Optical Microresonators for Sensing and Transduction: A Materials Perspective

Optical Microresonators for Sensing and Transduction: A Materials Perspective
Sudheer K. Vanga, Morgan T. Rea, Kassandra A. Knapper, Randall H. Goldsmith, Kevin D. Heylman, Erik H. Horak
Optical microresonators confine light to a particular microscale trajectory, are exquisitely sensitive to their microenvironment, and offer convenient readout of their optical properties. Taken together, this is an immensely attractive combination that makes optical microresonators highly effective as sensors and transducers. Meanwhile, advances in material science, fabrication techniques, and photonic sensing strategies endow optical microresonators with new functionalities, unique transduction mechanisms, and in some cases, unparalleled sensitivities. In this progress report, the operating principles of these sensors are reviewed, and different methods of signal transduction are evaluated. Examples are shown of how choice of materials must be suited to the analyte, and how innovations in fabrication and sensing are coupled together in a mutually reinforcing cycle. A tremendously broad range of capabilities of microresonator sensors is described, from electric and magnetic field sensing to mechanical sensing, from single-molecule detection to imaging and spectroscopy, from operation at high vacuum to in live cells.
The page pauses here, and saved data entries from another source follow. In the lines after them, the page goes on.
[config.mk]
export PLATFORM = sky130hd
export DESIGN_NAME = ready_responder
export DESIGN_NICKNAME = d
export VERILOG_FILES = /design/src/rtl/ready_responder.sv
export SDC_FILE = /design/constraint.sdc
export NUM_CORES = 1
export LEC_CHECK = 0
export BUFFER_PORTS_ARGS = -buffer_cell sky130_fd_sc_hd__buf_2
export CORE_ASPECT_RATIO = 0.75
export CORE_MARGIN = 5
export CORE_UTILIZATION = 55
export DETAILED_ROUTE_END_ITERATION = 10
export PLACE_DENSITY = 0.78
export SYNTH_ARGS = -nofsm -noshare
export SYNTH_HDL_FRONTEND = slang
export SYNTH_SLANG_ARGS = --single-unit
[constraint.sdc]
create_clock -name clk -period 3.5 [get_ports clk]
set_input_delay 0.525 -clock clk [delete_from_list [all_inputs] [get_ports clk]]
set_output_delay 0.525 -clock clk [all_outputs]
set_load 0.05 [all_outputs]
--- config.mk ---
export PLATFORM = sky130hd
export DESIGN_NAME = uart_tx_arb_flat
export DESIGN_NICKNAME = d
export VERILOG_FILES = /design/src/rtl/uart_tx_arb_if.sv /design/src/rtl/uart_tx_arb.sv /design/src/flat_wrapper.sv
export SDC_FILE = /design/constraint.sdc
export NUM_CORES = 1
export LEC_CHECK = 0
export ABC_AREA = 0
export BUFFER_PORTS_ARGS = -buffer_cell sky130_fd_sc_hd__buf_2
export CORE_UTILIZATION = 40
export CTS_CLUSTER_SIZE = 40
export DETAILED_ROUTE_END_ITERATION = 10
export GPL_TIMING_DRIVEN = 0
export SETUP_SLACK_MARGIN = 0.4
export SLEW_MARGIN = 25
export SYNTH_ARGS = -nofsm -noshare
export SYNTH_HDL_FRONTEND = slang
export SYNTH_SLANG_ARGS = --single-unit
--- constraint.sdc ---
create_clock -name sclk -period 3.6 [get_ports sclk]
set_clock_uncertainty 0.15 [all_clocks]
set_input_delay 0.36 -clock sclk [delete_from_list [all_inputs] [get_ports sclk]]
set_output_delay 0.36 -clock sclk [all_outputs]
set_load 0.005 [all_outputs]
$ cat config.mk
export PLATFORM = sky130hd
export DESIGN_NAME = mac_mul_sign_restore
export DESIGN_NICKNAME = d
export VERILOG_FILES = /design/src/rtl/mac_mul_sign_restore.sv
export SDC_FILE = /design/constraint.sdc
export NUM_CORES = 1
export LEC_CHECK = 0
export CORE_MARGIN = 2
export CORE_UTILIZATION = 30
export DETAILED_ROUTE_END_ITERATION = 12
export PLACE_DENSITY = 0.53
export SETUP_SLACK_MARGIN = 0.3
export SKIP_CTS_REPAIR_TIMING = 1
export SYNTH_ARGS = -nofsm -noshare
export SYNTH_HDL_FRONTEND = slang
export SYNTH_SLANG_ARGS = --single-unit
$ cat constraint.sdc
create_clock -name clk -period 5.2 [get_ports clk]
set_input_delay 1.04 -clock clk [delete_from_list [all_inputs] [get_ports clk]]
set_output_delay 1.04 -clock clk [all_outputs]
set_load 0.02 [all_outputs]
File: config.mk
export PLATFORM = sky130hd
export DESIGN_NAME = dmem_arbiter
export DESIGN_NICKNAME = d
export VERILOG_FILES = /design/src/rtl/dmem_arbiter.sv
export SDC_FILE = /design/constraint.sdc
export NUM_CORES = 1
export LEC_CHECK = 0
export ABC_CLOCK_PERIOD_IN_PS = 3100
export CORE_AREA = 2 2 118 120
export CTS_BUF_LIST = sky130_fd_sc_hd__clkbuf_4
export CTS_CLUSTER_DIAMETER = 60
export DETAILED_ROUTE_END_ITERATION = 8
export DIE_AREA = 0 0 120 122
export PLACE_DENSITY_LB_ADDON = 0.15
export REMOVE_ABC_BUFFERS = 1
export SLEW_MARGIN = 20
export SYNTH_ARGS = -nofsm -noshare
export SYNTH_HDL_FRONTEND = slang
export SYNTH_SLANG_ARGS = --single-unit
File: constraint.sdc
create_clock -name clk -period 3.1 [get_ports clk]
set_clock_uncertainty 0.15 [all_clocks]
set_input_delay 0.93 -clock clk [delete_from_list [all_inputs] [get_ports clk]]
set_output_delay 0.93 -clock clk [all_outputs]
set_load 0.005 [all_outputs]
File: src/rtl/dmem_arbiter.sv
// dmem_arbiter: shares the single-port data memory between the cpu
// load/store path and a debug/loader port; cpu has priority.
module dmem_arbiter #(
  parameter int unsigned MAX_WAIT = 4,
  parameter int unsigned WCW      = 8
) (
  input  logic        clk,
  input  logic        rst_n,

  input  logic        cpu_req,
  input  logic        cpu_we,
  input  logic [31:0] cpu_addr,
  input  logic [31:0] cpu_wdata,
  output logic        cpu_stall,
  output logic        cpu_rvalid,
  output logic [31:0] cpu_rdata,

  input  logic        dbg_req,
  input  logic        dbg_we,
  input  logic [31:0] dbg_addr,
  input  logic [31:0] dbg_wdata,
  input  logic        dbg_lock,
  output logic        dbg_gnt,
  output logic        dbg_rvalid,
  output logic [31:0] dbg_rdata,

  output logic        mem_read,
  output logic        mem_write,
  output logic [31:0] mem_addr,
  output logic [31:0] mem_wdata,
  input  logic [31:0] mem_rdata
);

  typedef enum logic {
    S_CPU,
    S_DBG
  } state_e;

  localparam logic [WCW-1:0] WMAX = WCW'(MAX_WAIT);

  state_e         state_q;
  logic [WCW-1:0] wait_q;
  logic [WCW-1:0] wait_d;
  logic           rd_pend_q;
  logic           rd_dbg_q;

  logic           cpu_win;
  logic           dbg_win;
  logic           any_rd;

  // Grants are suppressed entirely while reset is held.
  always_comb begin
    cpu_win = 1'b0;
    dbg_win = 1'b0;
    if (rst_n) begin
      unique case (state_q)
        S_CPU: begin
          dbg_win = dbg_req &&
                    (!cpu_req || wait_q == WMAX);
          cpu_win = cpu_req && !dbg_win;
        end
        S_DBG: begin
          dbg_win = dbg_req;
        end
        default: begin
          cpu_win = 1'b0;
          dbg_win = 1'b0;
        end
      endcase
    end
  end

  assign cpu_stall = rst_n && cpu_req && !cpu_win;
  assign dbg_gnt   = dbg_win;

  always_comb begin
    mem_read  = 1'b0;
    mem_write = 1'b0;
    mem_addr  = '0;
    mem_wdata = '0;
    unique case (1'b1)
      dbg_win: begin
        mem_read  = !dbg_we;
        mem_write = dbg_we;
        mem_addr  = dbg_addr;
        mem_wdata = dbg_wdata;
      end
      cpu_win: begin
        mem_read  = !cpu_we;
        mem_write = cpu_we;
        mem_addr  = cpu_addr;
        mem_wdata = cpu_wdata;
      end
      default: begin
        mem_read  = 1'b0;
        mem_write = 1'b0;
      end
    endcase
  end

  assign any_rd = mem_read;

  // Refusal counter saturates so a forced grant stays armed.
  always_comb begin
    wait_d = '0;
    if (dbg_req && !dbg_win) begin
      if (wait_q == WMAX) begin
        wait_d = wait_q;
      end else begin
        wait_d = wait_q + 1'b1;
      end
    end
  end

  always_ff @(posedge clk) begin
    if (!rst_n) begin
      state_q   <= S_CPU;
      wait_q    <= '0;
      rd_pend_q <= 1'b0;
      rd_dbg_q  <= 1'b0;
    end else begin
      wait_q    <= wait_d;
      rd_pend_q <= any_rd;
      rd_dbg_q  <= dbg_win;
      unique case (state_q)
        S_CPU: begin
          if (dbg_win && dbg_lock) begin
            state_q <= S_DBG;
          end
        end
        S_DBG: begin
          if (!dbg_lock) begin
            state_q <= S_CPU;
          end
        end
        default: begin
          state_q <= S_CPU;
        end
      endcase
    end
  end

  assign cpu_rvalid = rd_pend_q && !rd_dbg_q;
  assign dbg_rvalid = rd_pend_q && rd_dbg_q;
  assign cpu_rdata  = mem_rdata;
  assign dbg_rdata  = mem_rdata;

endmodule

; Word level (Yosys, flattened, before mapping)
; Cells that the tools add are included.
[totals]
inputBits = 167
out_inout_bits = 134
word_cells = 35
register_bits = 11
[op_classes]
bitwise = 1
mux = 11
eq_ne = 1
reduce_logical = 17
add_sub_neg = 1
[ops]
columns = op, n
row1 = $pmux 32 s2, 2
row2 = $add 8x1->8 const B, 1
row3 = $eq 8x3->1 const B, 1
row4 = $logic_and 1x1->1, 8
row5 = $pmux 1 s2, 4
row6 = $logic_not 1->1, 7
row7 = $mux 1, 5
row8 = $reduce_and 2->1, 1
row9 = $logic_or 1x1->1, 1
row10 = $not 1->1, 1

; Logic depth before layout (Yosys ltp)
[depth]
ltp_word = 9
ltp_mapped = 7
mapped_depth_nobuf = 5

; Worst setup path before layout
; No wires, ideal clock.
[synth_timing]
path_kind = input port to output port
from = input port dbg_req
to = output port mem_addr[0]
cell_stages = 5
n_path_buf = 2
arrival_time_ns = 2.028
required_time_ns = 2.020
slack_ns = -0.008
path_cell_list = or4b_1 o21a_1 buf_6 buf_6 a32o_1
[synth_between]
elab_chain_cells = 6
word_cells_on_any_way = 8
cone_classes = 5 x mux / 3 x reduce/logical
[synth_rtl]
columns = item, line
row1 = start: declaration, 18  ; input logic dbg_req,
row2 = $logic_and 1x1->1, 58  ; dbg_win = dbg_req &&
row3 = $logic_not 1->1, 60  ; cpu_win = cpu_req && !dbg_win;
row4 = $logic_and 1x1->1, 60
row5 = $mux 1, 56  ; unique case (state_q)
row6 = $mux 1, 55  ; if (rst_n) begin
row7 = $pmux 32 s2 *, 81  ; unique case (1'b1)
row8 = end: declaration, 29  ; output logic [31:0] mem_addr,
; Every way passes the cells marked *; elsewhere a longest branch is shown, timed or not.

; Worst setup path after layout
[layout_timing]
from = input port dbg_req
to = output port mem_wdata[16]
[layout_between]
elab_chain_cells = 6
word_cells_on_any_way = 8
cone_classes = 5 x mux / 3 x reduce/logical
[layout_rtl]
columns = item, line
row1 = $logic_and 1x1->1, 58
row2 = $logic_not 1->1, 60
row3 = $logic_and 1x1->1, 60
row4 = $mux 1, 56
row5 = $mux 1, 55
row6 = $pmux 32 s2 *, 81
row7 = end: declaration, 30  ; output logic [31:0] mem_wdata,
; Marked as above.

==> results.ini <==
[run_status]
status=complete, but fails checks
violations=setup timing

[clock_tree]
cts_hold_buffers=0
clkTransAtPathRegs_ns=0.08
worstSkewPairLatency_ns=0.27
cts-root-buf=clkbuf_4
cts_sinks=11
cts_inserted_buffers=3
clock_path_buffers=2
cts_tree=done
htree_num_levels=1

[setup_path]
required_ns=2.02
slowest_stage=or4b_4
worst-setup-path-type=in -> out
r2r_start=wait_q[0]
crit_chain=buf_6 -> or4b_4 -> o21a_4 -> buf_12 -> buf_16 -> buf_6 -> a32o_2 -> buf_6
rr_worst_depth=7
cpPeakStageDelay_ns=0.46
setup.worst_path.start_class=input pin
crit_fanout=5
crit_buf_inv=5
cpMostUsedCell=buf_6
reg2reg_to=rd_pend_q
critPathArrivalTime_ns=2.50
end_kind=output pin
crit_family=buffers and inverters
ff2ff_setup_slack_ns=1.24

[pwr]
p_per_area_nw_per_um2=198.0
sequentialPowerShare_pct=18.5
vdd_drop_max_mv=0.08082
p_sw_share_pct=31.65
power.switching_uw=249.1
power.internal_uw=537.9
power_frac_comb_pct=67.1
leakage_uw=0.001746
clkPwrFrac_pct=14.5

[route]
ant_nets=0
via_per_inst=4.568
drc_errors=0
drt-initial-drc-count=177
wl_per_cell_um=30.83
wl_um=17360
vias=2572
first_pass_iters=4

[synth]
synthSimpleGateAreaFrac_pct=8.605
synth_compound_area_share_pct=41.43
synth_edf_count=0
netlist-cell-type-count=28
ys_ff_latch=11
yosys.area_share.adder_pct=1.388
muxShareOfSynthArea_pct=0
synth-xor-area-share_pct=1.457
synth_area_leader_cell=a32o_1
syn_area_um2=1803
ys_seq_area_share_pct=12.21
synth_top_family_by_area=compound AO/OA/AOI/OAI gates
synthMostInstantiatedCell=a32o_1
yosys.area.top_type_share_pct=36.09
synth_area_leaders=a32o_1 36%, buf_4 27%, dfxtp_1 12%
synthArstFlopShare_pct=0
syn_avg_cell_area_um2=8.505
netlist_top_cells_count=65 x a32o_1, 64 x buf_4, 11 x dfxtp_1, 8 x buf_2, 7 x clkbuf_1
ys.flop_type=dfxtp_1
ys_warn_count=0
syn_inst=212

[floorplan]
die_y_um=122
core_um2=13500
initial_core_util_pct=13.35
std_cell_rows=43
die_area_um2=14640
io_pins=301
die_w_um=120

[grt]
track_usage_pct=22.52
grt-ovfl-total=0
antenna_found_initial=0
grt_max_degree=47
grt_pass1_wl_um=22450
grt_pass1_vias=2711

[final_layout]
syn_to_final_growth_pct=120.5
num_antenna_cells=0
register_area_um2=220.2
fin_nets=553
drive_above_1_share_pct=40.99
post-route-util_pct=29.44
multiInputGateArea_um2=1041
nFillCells=1493

[job]
drv_cap=0

[timing]
maxSlewHeadroom_pct=65.58
hold_viol_final=0
fin_crit_sh_pct=115.6
fin_crit_ns=3.584
setup_viol=67
tightest_slew_ns=0.5141
rsz0062_at_grt=yes
hold-worst-slack_ns=0.3512
setup_ws_ns=-0.4844
slew_viol_final=0
fmax_mhz=279.0

[min_path]
worstHoldPathType=reg -> reg
hold_depth=2
holdPathEnd=wait_q[7]
min_from=wait_q[7]

[placed_design]
gp_congestion=0.8955
place_ws_ns=-1.086
io_buffers=204
dp_hpwl_um=13790

-- metal layers --
layer / GRT usage (%) / wire length [um] / vias to the layer above
met3: 16.67 / 2966 / 10
met5: 4.861 / 58 / -
li1: - / - / 1131
met1: 27.42 / 7221 / 1193
met2: 31.96 / 6941 / 236
met4: 3.088 / 168 / 2
-- cell usage in the layout, fill, tap and decap left out, drive strengths merged --
master         synthesis  routed
dfxtp                 11      11
dlygate4sd2            0       2
and3                   2       2
o2111a                 1       1
or4b                   1       1
a21oi                  3       3
clkbuf                 7      35
and2                   2       2
a32o                  65      65
o32ai                  2       2
o21ai                  6       6
nor2                   5       5
or3                    4       4
nand4bb                1       1
o21a                   2       2
o211ai                 1       1
clkdlybuf4s50          0     133
and3b                  1       1
nor2b                  2       2
clkdlybuf4s15          0       1
nand4                  1       1
nand2                  2       2
inv                    3       3
bufbuf                 0       1
ha                     2       2
nand3                  6       6
buf                   79      85
xor2                   3       3
-- cells by family (layout without fill, tap and decap cells) --
| kind of cell | Yosys count | after routing |
|---|---|---|
| and+or+nand+nor | 27 | 27 |
| xor gates and xnor gates | 3 | 3 |
| AOI/OAI and AO/OA | 80 | 80 |
| adders and majority gates | 2 | 2 |
| buffers and inverters | 89 | 260 |
| DFF | 11 | 11 |
-- worst max path at each step --
stage | startpoint | endpoint | slack, ns | cells after the start
CTS | dbg_req | mem_wdata[21] | -0.59 | 6
detailed placement | dbg_req | mem_wdata[4] | -1.09 | 6
global placement | dbg_req | mem_wdata[4] | -1.10 | 6
floorplan | wait_q[0] | mem_addr[0] | -1.26 | 5
global route | dbg_req | mem_addr[8] | -0.50 | 8
finish | dbg_req | mem_wdata[16] | -0.48 | 8
-- flip-flops by register name, summed over array words and instances (netlist names) --
signal	flops
rd_pend_q	1
rd_dbg_q	1
wait_q	8
state_q	1
-- what timing repair did --
item                       4_1_cts  5_1_grt
buffers inserted                13        8
pin swaps                       10       11
setup endpoints to repair       68       68
cloned                           6        1
gates resized for setup        240       78
-- power by group through the flow --
stage | Clock, uW | Sequential, uW | Combinational, uW
after global placement | 0 | 148 | 471
after global routing | 123 | 146 | 560
final | 114 | 145 | 528
after detailed placement | 0 | 148 | 470
after CTS | 117 | 145 | 516
after floorplan | 0 | 149 | 105
-- cell type report --
type                       count  share of cell area, %
inverter                       3                 0.2833
tap                          180                  5.666
multi-input combinational    112                  26.19
timing repair buffer         253                  61.57
sequential                    11                  5.540
clock buffer                   4                 0.7554
-- worst reg2reg max path: cells and delay by family (launching register included) --
kind                     cells  cell delay (ns)
AO/OA/AOI/OAI                2             0.47
AND/OR/NAND/NOR              1             0.25
flip-flops                   1             0.31
buffers and inverters        3             0.44
adder cells (fa/ha/maj)      1             0.14
-- per-stage QoR --
step	instances	power, uW	TNS [ns]	area (um2)
global route	563	828.5	-23.82	3975
detailed placement	533	618.5	-67.00	3676
floorplan	126	254.2	-82.09	1185
finish	563	787.0	-21.67	3975
global placement	533	619.6	-67.95	3676
CTS	556	778.1	-28.63	3945
(Power assumes the default switching activity.)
Emerging sensing capabilities are highlighted and put into context in the field. Future directions are imagined, where the diverse capabilities laid out are combined and advances in scalability and integration are implemented, leading to the creation of a sensor unparalleled in sensitivity and information content. Optical microresonators possess photonic and materials properties that make them sensors of unparalleled sensitivity. These structures confine light to microscale trajectories where their microenvironment can be repeatedly probed. In this manner, optical microresonators offer a diversity of sensing strategies, including chemical sensing down to single molecules, imaging, spectroscopy, electric and magnetic field sensing, and force and mass sensing.